Processes

Why This Matters

Your computer runs dozens of programs simultaneously even though it has a limited number of CPU cores. The operating system creates the illusion that each program has its own dedicated CPU and private memory. The abstraction that makes this possible is the process. Understanding how a process is represented and created is foundational to everything else in OS design: scheduling, memory management, file I/O, and security all revolve around the process.

What Is a Process?

A process is a program currently executing in the system. It is the OS's unit of execution and isolation. A process is composed of:

Component	Description
CPU registers	The current values of the program counter, stack pointer, general-purpose registers, etc.
Text section	The compiled program code loaded into memory
Memory segments	Data segment (globals), heap (dynamic allocation), stack (local variables, call frames)
Kernel resources	Open file descriptors, current working directory, signal handlers, etc.

A process is the OS's virtualization of both the processor and memory: each process thinks it owns the CPU and a large, contiguous address space, even though neither is truly the case.

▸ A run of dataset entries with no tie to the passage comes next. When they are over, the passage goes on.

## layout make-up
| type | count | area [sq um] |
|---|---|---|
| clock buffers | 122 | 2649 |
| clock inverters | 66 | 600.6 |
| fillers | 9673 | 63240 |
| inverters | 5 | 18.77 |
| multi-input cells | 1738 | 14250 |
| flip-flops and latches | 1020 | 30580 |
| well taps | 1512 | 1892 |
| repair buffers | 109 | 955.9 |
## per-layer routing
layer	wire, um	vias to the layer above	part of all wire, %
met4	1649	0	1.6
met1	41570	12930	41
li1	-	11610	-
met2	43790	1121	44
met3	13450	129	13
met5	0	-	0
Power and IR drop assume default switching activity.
File: flow/config.mk
export PLATFORM = sky130hd
export DESIGN_NAME = FGPIO
export DESIGN_NICKNAME = FGPIO
export VERILOG_FILES = /design/flow/design.v
export SDC_FILE = /design/flow/constraint.sdc
export NUM_CORES = 4
export LEC_CHECK = 1
export CORE_UTILIZATION = 40
export SYNTH_HDL_FRONTEND = slang
File: flow/constraint.sdc
current_design FGPIO

set clk_period 12.7
set clk_io_pct 0.2

create_clock -name clk0 -period $clk_period [get_ports {clk_neg_i}]

set non_clock_inputs [all_inputs -no_clocks]
set_input_delay [expr $clk_period * $clk_io_pct] -clock clk0 $non_clock_inputs
set_output_delay [expr $clk_period * $clk_io_pct] -clock clk0 [all_outputs]
File: flow/design.v
package DRCP_PKG;
    localparam EEI_RS_MAX   = 32;
    localparam EEI_RD_MAX   = 32;
    localparam FGPIO_NUM    = 32;
    localparam ITCM_BASE      = 32'h10000;
    localparam ITCM_END       = 32'h1ffff;
    localparam DM_HALT        = 32'h00800;
    localparam DM_EXCEPTION   = DM_HALT + 32'h8;
    localparam L1RAM_BASE     = 32'h0009_0000;
    localparam L1RAM_END      = 32'h0009_ffff;
    localparam L2RAM_BASE     = 32'd0010_0000;
    localparam L2RAM_END      = 32'h0017_ffff;
    localparam IO_RANGE_BASE  = 32'd0080_0000;
    localparam IO_RANGE_END   = 32'h0700_7fff;
    localparam ITCM_SIZE      = (ITCM_END-ITCM_BASE+1);
    localparam L1RAM_SIZE     = (L1RAM_END-L1RAM_BASE+1);
    localparam CSR_MVENDORID    = 12'hF11;
    localparam CSR_MARCHID      = 12'hF12;
    localparam CSR_MIMPID       = 12'hF13;
    localparam CSR_MHARTID      = 12'hF14;
    localparam CSR_MSTATUS      = 12'h300;
    localparam CSR_MISA         = 12'h301;
    localparam CSR_MIE          = 12'h304;
    localparam CSR_MTVEC        = 12'h305;
    localparam CSR_MSCRATCH     = 12'h340;
    localparam CSR_MEPC         = 12'h341;
    localparam CSR_MCAUSE       = 12'h342;
    localparam CSR_MTVAL        = 12'h343;
    localparam CSR_MIP          = 12'h344;
    localparam CSR_MCYCLE       = 12'hb00;
    localparam CSR_MCYCLEH      = 12'hb80;
    localparam CSR_MINSTRET     = 12'hb02;
    localparam CSR_MINSTRETH    = 12'hb82;
    localparam CSR_DCSR         = 12'h7b0;
    localparam CSR_DPC          = 12'h7b1;
    localparam CSR_DSCRATCH0    = 12'h7b2;
    localparam CSR_DSCRATCH1    = 12'h7b3;
    localparam CSR_DSCRATCH2    = 12'h7b4;
    localparam BIT_MSI          = 3;
    localparam BIT_MTI          = 7;
    localparam BIT_MEI          = 11;
    typedef struct packed {
        logic           req;
        logic [31:0]    addr;
    } inst_req_t;
    typedef struct packed {
        logic           ack;
        logic           error;
        logic [31:0]    data;
    } inst_ack_t;
endpackage
module FGPIO(
     input  logic                               clk_neg_i
    ,input  logic                               rst_ni
    ,input  logic                               fgpio_req     
    ,input  logic [6:0]                         fgpio_funct7  
    ,input  logic [31:0]                        fgpio_rs1_val 
    ,input  logic [31:0]                        fgpio_rs2_val 
    ,output logic                               fgpio_ack     
    ,output logic                               fgpio_error   
    ,output logic [31:0]                        fgpio_rd_val  
    ,output logic [DRCP_PKG::FGPIO_NUM-1:0]     gpio_dir     
    ,input  logic [DRCP_PKG::FGPIO_NUM-1:0]     gpio_in_val  
    ,output logic [DRCP_PKG::FGPIO_NUM-1:0]     gpio_out_val 
);
    localparam int unsigned RSV_BIT = 32 - DRCP_PKG::FGPIO_NUM;
    logic [DRCP_PKG::FGPIO_NUM-1:0]       gpio_dir_1d;
    logic [DRCP_PKG::FGPIO_NUM-1:0]       gpio_out_val_1d;
    assign fgpio_ack = fgpio_req;
    always_comb begin
        gpio_dir     = gpio_dir_1d;
        gpio_out_val = gpio_out_val_1d;
        fgpio_rd_val = 32'd0;
        fgpio_error  = fgpio_req;
        if ( fgpio_req && fgpio_funct7 == 7'b0000000 ) begin
            gpio_dir     = { {RSV_BIT{1'b0}}, {DRCP_PKG::FGPIO_NUM{1'b0}} };
            fgpio_rd_val = { {RSV_BIT{1'b0}}, gpio_in_val};
            fgpio_error  = 1'b0;
        end
        else if ( fgpio_req && fgpio_funct7 == 7'b0000001 ) begin
            gpio_dir     = { {RSV_BIT{1'b0}}, {DRCP_PKG::FGPIO_NUM{1'b0}} };
            fgpio_rd_val = { {30{1'b0}}, gpio_in_val[ fgpio_rs1_val[$clog2(DRCP_PKG::FGPIO_NUM)-1:0] ]};
            fgpio_error  = 1'b0;
        end
        else if ( fgpio_req && fgpio_funct7 == 7'b1000000 ) begin
            gpio_dir     = { {RSV_BIT{1'b0}}, {DRCP_PKG::FGPIO_NUM{1'b1}} };
            gpio_out_val = fgpio_rs1_val[DRCP_PKG::FGPIO_NUM-1:0];
            fgpio_error  = 1'b0;
        end
        else if ( fgpio_req && fgpio_funct7 == 7'b1000001 ) begin
            gpio_dir     = { {RSV_BIT{1'b0}}, {DRCP_PKG::FGPIO_NUM{1'b1}} };
            gpio_out_val = fgpio_rs1_val[DRCP_PKG::FGPIO_NUM-1:0] & fgpio_rs2_val[DRCP_PKG::FGPIO_NUM-1:0];
            fgpio_error  = 1'b0;
        end
    end
    always_ff @(posedge clk_neg_i, negedge rst_ni) begin
        if(~rst_ni) begin
            gpio_dir_1d     <= {DRCP_PKG::FGPIO_NUM{1'b0}};
            gpio_out_val_1d <= {DRCP_PKG::FGPIO_NUM{1'b0}};
        end
        else if ( fgpio_req ) begin
            gpio_dir_1d     <= gpio_dir;
            gpio_out_val_1d <= gpio_out_val;
        end
    end
endmodule
File: flow/run.sh
#!/bin/bash
# OpenROAD 26Q1-2900-gdf79404cd8, Yosys 0.63+post, stock flow scripts
make -C /OpenROAD-flow-scripts/flow DESIGN_CONFIG=/design/flow/config.mk WORK_HOME=/design/flow/orfs finish
==> results.md <==
| Result | This run | Unit |
|---|---|---|
| Transition at the pin with the smallest max-transition slack | 0.868 | ns |
| Post-route core utilization | 70.6 | % |
| Slowest library cell on the worst path | sky130_fd_sc_hd__nor3_4 | - |
| Init Core Util | 41.9 | % |
| Number of buffers added by the clock tree synthesis step | 9 | - |
| Sinks on the clock net | 64 | - |
| Count of H-tree levels built during CTS | 3 | - |
| Worst setup startpoint | fgpio_funct7[3] | - |
| Antenna-violating nets left | 0 | - |
| Worst skew pair latency | 0.33 | ns |
| First-pass GRT wire length | 15100 | µm |
| Leakage | 2.60 | nW |
| Count of hold buffers inserted by post-cts repair | 0 | - |
| Die y size | 92.7 | µm |
| Portion of the clock cycle consumed by the worst path in the final layout | 62.6 | % |
| Internal power | 442 | µW |
| Fmax achieved | 126 | MHz |
| Initial antenna violation count | 0 | - |
| Total of buffers placed on input and output ports | 203 | - |
| Number of warnings issued by yosys | 0 | - |
| Area share of the leading cell type in the synthesized netlist | 48.7 | % |
| Highest fanout seen on the critical path | 34 | - |
| Aggregate routed wire length | 9550 | µm |
| Min Clock Period, post-route | 7.96 | ns |
| Most frequent cells after synthesis | sky130_fd_sc_hd__nand2_1, sky130_fd_sc_hd__o21ai_0, sky130_fd_sc_hd__dfrtp_1 | - |
| Fraction of final layout cells with drive strength greater than 1 | 4.98 | % |
| Setup total negative slack | 0 | ns |
| Gpl congestion | 0.803 | - |
| Fin cells | 684 | - |
| Flop and latch count out of synthesis | 64 | - |
| Cell area leaders | sky130_fd_sc_hd__dfrtp_1, sky130_fd_sc_hd__nand2_1, sky130_fd_sc_hd__o21ai_0 | - |
| Mapped Cells | 392 | - |
| Setup repair after global routing missed its margin | no | - |
| Number of inserted diodes | 0 | - |
| Unique cell types | 30 | - |
| Critical path type | in2out | - |
| Setup fix buffers added after clock tree synthesis | 0 | - |
| PD cells | 105 | nW/µm² |
| Post-CTS clock slew at the launch and capture registers of the worst setup and hold paths | 0.07 | ns |
| Required time of the worst setup path | 10.16 | ns |
| Number of enable flip-flop cells | 0 | - |
| Number of cell instances on the worst register-to-register path | 2 | - |
| Cell count after placement | 668 | - |
| Number of global-route vias before repair | 3125 | - |
| Post-synthesis instance area | 3290 | µm² |
| Clk root buf | sky130_fd_sc_hd__clkbuf_8 | - |
| Delay of the slowest cell on the worst path | 0.77 | ns |
| Sequential fraction of design power | 41.4 | % |
| Clock tree from TritonCTS | yes | - |
| Slew Viols, Final | 0 | - |
| Overflow left after global routing | 0 | - |
| Most common cell type on the critical path | sky130_fd_sc_hd__clkdlybuf4s50_1 | - |
| Start point of the worst min-delay path | gpio_dir_1d[17] | - |
| Relative slew margins | 42.0 | % |
| Total count of hold-check failures in the final report | 0 | - |
| Portion of total power attributed to the clock network | 32.4 | % |
| Primary FF master, synth | sky130_fd_sc_hd__dfrtp_1 | - |
| Global-route total usage across every layer | 23.1 | % |
| Maximum resistive drop on vdd | 90.0 | µV |
| Filler cells | 601 | - |
| Detailed-route via count | 3348 | - |
| Synth Seq Share | 48.7 | % |
| Number of cells in Yosys stat | 392 | - |
| Tool warning count | 26 | - |
| Final HPWL DP | 7070 | µm |
| Site row count | 32 | - |
| Critical path startpoint category | input pin | - |
| CP cell instances | clkdlybuf4s50_1 -> nor4_4 -> nand2_2 -> nor3_4 -> a22o_1 -> clkdlybuf4s50_1 | - |
| Overall power | 580 | µW |
| Placeable core region | 7850 | µm² |
| Vias per cell | 4.89 | - |
| Async set-or-reset flop fraction in the synthesized netlist | 100 | % |
| Count of pins on the block boundary | 204 | - |
| Post-detailed-route wirelength per cell | 14.0 | µm |
| Layout overhead on the synthesized area | 68.4 | % |
| Die outline area | 8590 | µm² |
| Die width | 92.7 | µm |
| Worst Path Arrival | 5.42 | ns |
| Library cell with the highest instance count after synthesis | sky130_fd_sc_hd__nand2_1 | - |
| Switching power share of the total | 23.9 | % |
| Type of destination of the critical path | output pin | - |
| Deepest clock path buffer count | 2 | - |
| Iteration count of the initial detailed-routing pass | 4 | - |
| Hold path cells | 2 | - |
| Detailed Route Iter0 Violations | 141 | - |
| Avg Synthesized Cell Area | 8.39 | µm² |
| Crit Reg-Reg Startpoint | gpio_out_val_1d[15] | - |
| Largest clock skew in the final design | 0 | ns |
| Result of the run | complete, no violations | - |
| YS chip area | 3290 | µm² |
| Maximum number of pins on one net before global-route repair | 92 | - |
| Library cell with the largest summed area after synthesis | sky130_fd_sc_hd__dfrtp_1 | - |
| Part of the power in combinational logic | 26.3 | % |
| Net load switching power | 138 | µW |
| Count of endpoints failing setup in the final report | 0 | - |
| DRC violation count after routing | 0 | - |
| Reported max-cap violation count | 0 | - |
| CTS-repair resized insts | 0 | - |
| Type of the tightest min-delay check | reg2reg | - |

The xv6 User-Space View: fork, exec, wait

From a user program's perspective, three system calls define the life cycle of a process:

`fork()`

pid_t fork(void);

Creates a new process by duplicating the calling process. The child starts as an exact copy of the parent. fork() is unusual: it is called once but returns twice — once in the parent (returning the child's PID) and once in the child (returning 0).

`exec()`

int exec(const char *path, const char *argv[]);

Replaces the current process image with a new one loaded from path. The process keeps its PID but gets a fresh text segment, stack, and heap. It does not return on success.

`wait()`

pid_t wait(void);

Blocks the parent until one of its children changes state (typically, terminates). This lets the parent collect the child's exit status and prevents zombie processes from accumulating.

Putting It Together: the `init` Process

"init" process
     │
     ├── fork()
     │        └── child
     │               ├── exec("sh", argv)   ← replaces itself with the shell
     │               └── exit()
     └── wait()

The init.c code from xv6 illustrates this pattern:

pid = fork();
if (pid == 0) {           // Child
    exec("sh", argv);
    printf(1, "init: exec sh failed\n");
    exit();
}
wait();                   // Parent waits for shell to exit

If exec fails, the child falls through to the error print. The parent always calls wait() so it can reap the child and restart the shell if needed.

The Process Descriptor: `struct proc`

Every process in xv6 is represented by a struct proc defined in proc.h. Think of it as the OS's "dossier" for a running program — everything the kernel needs to know about and manage a process lives here.

struct proc {
    addr_t sz;                  // Size of process memory (bytes)
    pde_t* pgdir;               // Page table
    char *kstack;               // Bottom of kernel stack for this process
    enum procstate state;       // Process state (UNUSED, EMBRYO, SLEEPING, RUNNABLE, RUNNING, ZOMBIE)
    int pid;                    // Process ID
    struct proc *parent;        // Parent process
    struct trapframe *tf;       // Trap frame for current syscall
    struct context *context;    // Saved registers for context switch
    void *chan;                 // Sleep channel (non-zero means sleeping on chan)
    int killed;                 // Non-zero if process has been killed
    struct file *ofile[NOFILE]; // Open files
    struct inode *cwd;          // Current working directory
    char name[16];              // Process name (for debugging)
};

Key fields to know:

Field	Role
`pid`	Unique numeric identifier for this process
`pgdir`	Pointer to the page table — defines the process's virtual address space
`kstack`	Each process has its own kernel stack used during system calls and interrupts
`state`	The scheduling state (RUNNABLE, RUNNING, SLEEPING, ZOMBIE, etc.)
`tf`	Trap frame: saves user-space register state when a trap/syscall is taken
`context`	Saved kernel-mode registers used by the scheduler to switch between processes
`ofile`	Array of open file pointers (file descriptors)
`parent`	Pointer to the creating process, needed for `wait()`

The Process Table

xv6 uses a fixed-size process table holding at most NPROC (64) entries:

struct {
    struct spinlock lock;
    struct proc proc[NPROC];
} ptable;

This is simple and predictable but limits the system to 64 concurrent processes. A production OS would use a more dynamic structure.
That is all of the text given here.